** Opening RECORDED INFORMATION block **

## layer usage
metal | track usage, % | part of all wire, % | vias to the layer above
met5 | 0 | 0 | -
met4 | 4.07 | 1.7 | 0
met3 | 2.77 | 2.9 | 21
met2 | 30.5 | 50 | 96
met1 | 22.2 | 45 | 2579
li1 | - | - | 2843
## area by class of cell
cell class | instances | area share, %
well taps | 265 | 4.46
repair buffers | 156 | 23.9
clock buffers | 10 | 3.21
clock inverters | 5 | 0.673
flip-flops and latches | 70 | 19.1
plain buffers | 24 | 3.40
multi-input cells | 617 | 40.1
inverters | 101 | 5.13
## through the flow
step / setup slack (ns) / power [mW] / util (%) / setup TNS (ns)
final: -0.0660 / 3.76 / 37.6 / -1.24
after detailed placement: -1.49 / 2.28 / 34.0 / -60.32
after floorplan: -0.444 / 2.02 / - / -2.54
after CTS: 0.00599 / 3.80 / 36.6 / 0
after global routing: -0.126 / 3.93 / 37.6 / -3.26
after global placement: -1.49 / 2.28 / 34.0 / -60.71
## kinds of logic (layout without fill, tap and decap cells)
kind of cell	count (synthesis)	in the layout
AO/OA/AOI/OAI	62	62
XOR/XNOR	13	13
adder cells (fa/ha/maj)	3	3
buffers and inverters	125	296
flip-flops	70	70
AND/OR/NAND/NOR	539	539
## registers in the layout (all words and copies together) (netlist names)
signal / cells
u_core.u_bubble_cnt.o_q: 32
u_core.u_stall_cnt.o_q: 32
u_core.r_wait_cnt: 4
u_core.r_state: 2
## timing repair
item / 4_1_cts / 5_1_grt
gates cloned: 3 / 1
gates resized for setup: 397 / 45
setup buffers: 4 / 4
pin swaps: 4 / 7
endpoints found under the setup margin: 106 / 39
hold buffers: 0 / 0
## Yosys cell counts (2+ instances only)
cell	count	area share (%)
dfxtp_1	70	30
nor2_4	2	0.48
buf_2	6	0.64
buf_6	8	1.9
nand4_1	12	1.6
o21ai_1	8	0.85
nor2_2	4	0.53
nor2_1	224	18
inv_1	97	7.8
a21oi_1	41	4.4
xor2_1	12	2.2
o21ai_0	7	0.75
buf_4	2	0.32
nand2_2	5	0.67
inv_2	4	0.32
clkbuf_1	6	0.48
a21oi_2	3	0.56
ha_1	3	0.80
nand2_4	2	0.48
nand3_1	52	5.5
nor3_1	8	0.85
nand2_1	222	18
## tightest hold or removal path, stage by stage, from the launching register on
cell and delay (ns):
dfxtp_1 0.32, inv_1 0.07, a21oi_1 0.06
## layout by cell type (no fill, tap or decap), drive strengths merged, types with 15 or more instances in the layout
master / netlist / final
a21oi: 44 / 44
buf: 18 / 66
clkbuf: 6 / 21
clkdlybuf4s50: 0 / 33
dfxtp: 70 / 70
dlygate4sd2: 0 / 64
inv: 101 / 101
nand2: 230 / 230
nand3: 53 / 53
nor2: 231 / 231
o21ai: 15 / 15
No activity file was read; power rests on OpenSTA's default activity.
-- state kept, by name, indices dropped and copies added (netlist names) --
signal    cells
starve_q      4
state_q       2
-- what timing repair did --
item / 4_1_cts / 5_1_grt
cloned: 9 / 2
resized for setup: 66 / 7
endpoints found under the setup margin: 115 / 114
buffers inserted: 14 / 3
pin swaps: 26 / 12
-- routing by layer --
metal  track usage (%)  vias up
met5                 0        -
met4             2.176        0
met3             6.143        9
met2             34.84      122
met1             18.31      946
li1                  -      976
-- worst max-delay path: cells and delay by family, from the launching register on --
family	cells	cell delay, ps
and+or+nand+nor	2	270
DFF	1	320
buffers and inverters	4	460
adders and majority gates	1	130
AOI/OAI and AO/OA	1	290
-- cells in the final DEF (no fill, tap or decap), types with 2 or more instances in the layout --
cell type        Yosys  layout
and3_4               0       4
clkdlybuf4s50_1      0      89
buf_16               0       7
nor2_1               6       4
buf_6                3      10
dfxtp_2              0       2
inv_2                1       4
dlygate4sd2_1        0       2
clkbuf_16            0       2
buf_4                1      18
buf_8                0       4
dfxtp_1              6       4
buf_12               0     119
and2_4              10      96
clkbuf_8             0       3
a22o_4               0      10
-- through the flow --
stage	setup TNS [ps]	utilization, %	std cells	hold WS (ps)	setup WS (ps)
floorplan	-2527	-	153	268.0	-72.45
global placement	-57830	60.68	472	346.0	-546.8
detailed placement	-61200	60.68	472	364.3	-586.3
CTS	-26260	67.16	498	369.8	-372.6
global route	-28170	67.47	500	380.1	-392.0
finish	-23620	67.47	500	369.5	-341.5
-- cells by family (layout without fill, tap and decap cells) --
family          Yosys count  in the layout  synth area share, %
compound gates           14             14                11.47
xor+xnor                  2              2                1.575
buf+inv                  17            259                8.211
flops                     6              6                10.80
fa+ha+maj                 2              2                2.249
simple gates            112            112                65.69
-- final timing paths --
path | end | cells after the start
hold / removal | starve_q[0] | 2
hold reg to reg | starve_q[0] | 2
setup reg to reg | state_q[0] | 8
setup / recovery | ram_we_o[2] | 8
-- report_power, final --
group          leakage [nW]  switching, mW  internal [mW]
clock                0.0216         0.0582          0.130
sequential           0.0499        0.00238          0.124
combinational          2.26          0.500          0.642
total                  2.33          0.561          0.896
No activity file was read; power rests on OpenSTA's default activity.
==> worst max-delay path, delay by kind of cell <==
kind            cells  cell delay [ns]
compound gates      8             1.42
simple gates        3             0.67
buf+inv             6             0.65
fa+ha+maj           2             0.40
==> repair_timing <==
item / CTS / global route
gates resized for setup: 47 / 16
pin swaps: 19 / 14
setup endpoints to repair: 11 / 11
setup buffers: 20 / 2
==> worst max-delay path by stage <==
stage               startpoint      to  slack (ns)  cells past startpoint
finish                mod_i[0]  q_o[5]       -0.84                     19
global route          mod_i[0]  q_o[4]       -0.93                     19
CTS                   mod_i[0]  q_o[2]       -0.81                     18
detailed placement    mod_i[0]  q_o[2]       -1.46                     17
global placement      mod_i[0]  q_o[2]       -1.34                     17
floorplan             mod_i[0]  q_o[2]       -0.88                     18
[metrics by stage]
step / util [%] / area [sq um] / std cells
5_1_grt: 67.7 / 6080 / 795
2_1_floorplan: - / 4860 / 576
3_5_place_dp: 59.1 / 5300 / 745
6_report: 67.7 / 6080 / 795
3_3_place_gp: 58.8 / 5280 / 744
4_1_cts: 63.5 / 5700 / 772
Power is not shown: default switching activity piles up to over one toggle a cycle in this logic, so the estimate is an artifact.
<file path="config.mk">
export PLATFORM = sky130hd
export DESIGN_NAME = metronome_param_seven_seg
export DESIGN_NICKNAME = d
export VERILOG_FILES = /design/src/rtl/metronome_param_seven_seg.sv
export SDC_FILE = /design/constraint.sdc
export NUM_CORES = 1
export LEC_CHECK = 0
export ABC_CLOCK_PERIOD_IN_PS = 7200
export CORE_AREA = 3 3 113 115
export DETAILED_ROUTE_END_ITERATION = 7
export DIE_AREA = 0 0 116 118
export GPL_TIMING_DRIVEN = 0
export PLACE_DENSITY = 0.8
export SLEW_MARGIN = 20
export SYNTH_ARGS = -nofsm -noshare
export SYNTH_HDL_FRONTEND = slang
export SYNTH_SLANG_ARGS = --single-unit
export TNS_END_PERCENT = 1
</file>
<file path="constraint.sdc">
create_clock -name clk -period 7.2 [get_ports clk]
set_clock_uncertainty 0.1 [all_clocks]
set_input_delay 1.44 -clock clk [delete_from_list [all_inputs] [get_ports clk]]
set_output_delay 1.44 -clock clk [all_outputs]
set_load 0.01 [all_outputs]
</file>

** Closing RECORDED INFORMATION block **

## EXERCISE GOAL:
Please output only the lines from the first line of the entries through the line with "## kinds of", both included, exactly as written.

## YOUR RESPONSE:
## layer usage
metal | track usage, % | part of all wire, % | vias to the layer above
met5 | 0 | 0 | -
met4 | 4.07 | 1.7 | 0
met3 | 2.77 | 2.9 | 21
met2 | 30.5 | 50 | 96
met1 | 22.2 | 45 | 2579
li1 | - | - | 2843
## area by class of cell
cell class | instances | area share, %
well taps | 265 | 4.46
repair buffers | 156 | 23.9
clock buffers | 10 | 3.21
clock inverters | 5 | 0.673
flip-flops and latches | 70 | 19.1
plain buffers | 24 | 3.40
multi-input cells | 617 | 40.1
inverters | 101 | 5.13
## through the flow
step / setup slack (ns) / power [mW] / util (%) / setup TNS (ns)
final: -0.0660 / 3.76 / 37.6 / -1.24
after detailed placement: -1.49 / 2.28 / 34.0 / -60.32
after floorplan: -0.444 / 2.02 / - / -2.54
after CTS: 0.00599 / 3.80 / 36.6 / 0
after global routing: -0.126 / 3.93 / 37.6 / -3.26
after global placement: -1.49 / 2.28 / 34.0 / -60.71
## kinds of logic (layout without fill, tap and decap cells)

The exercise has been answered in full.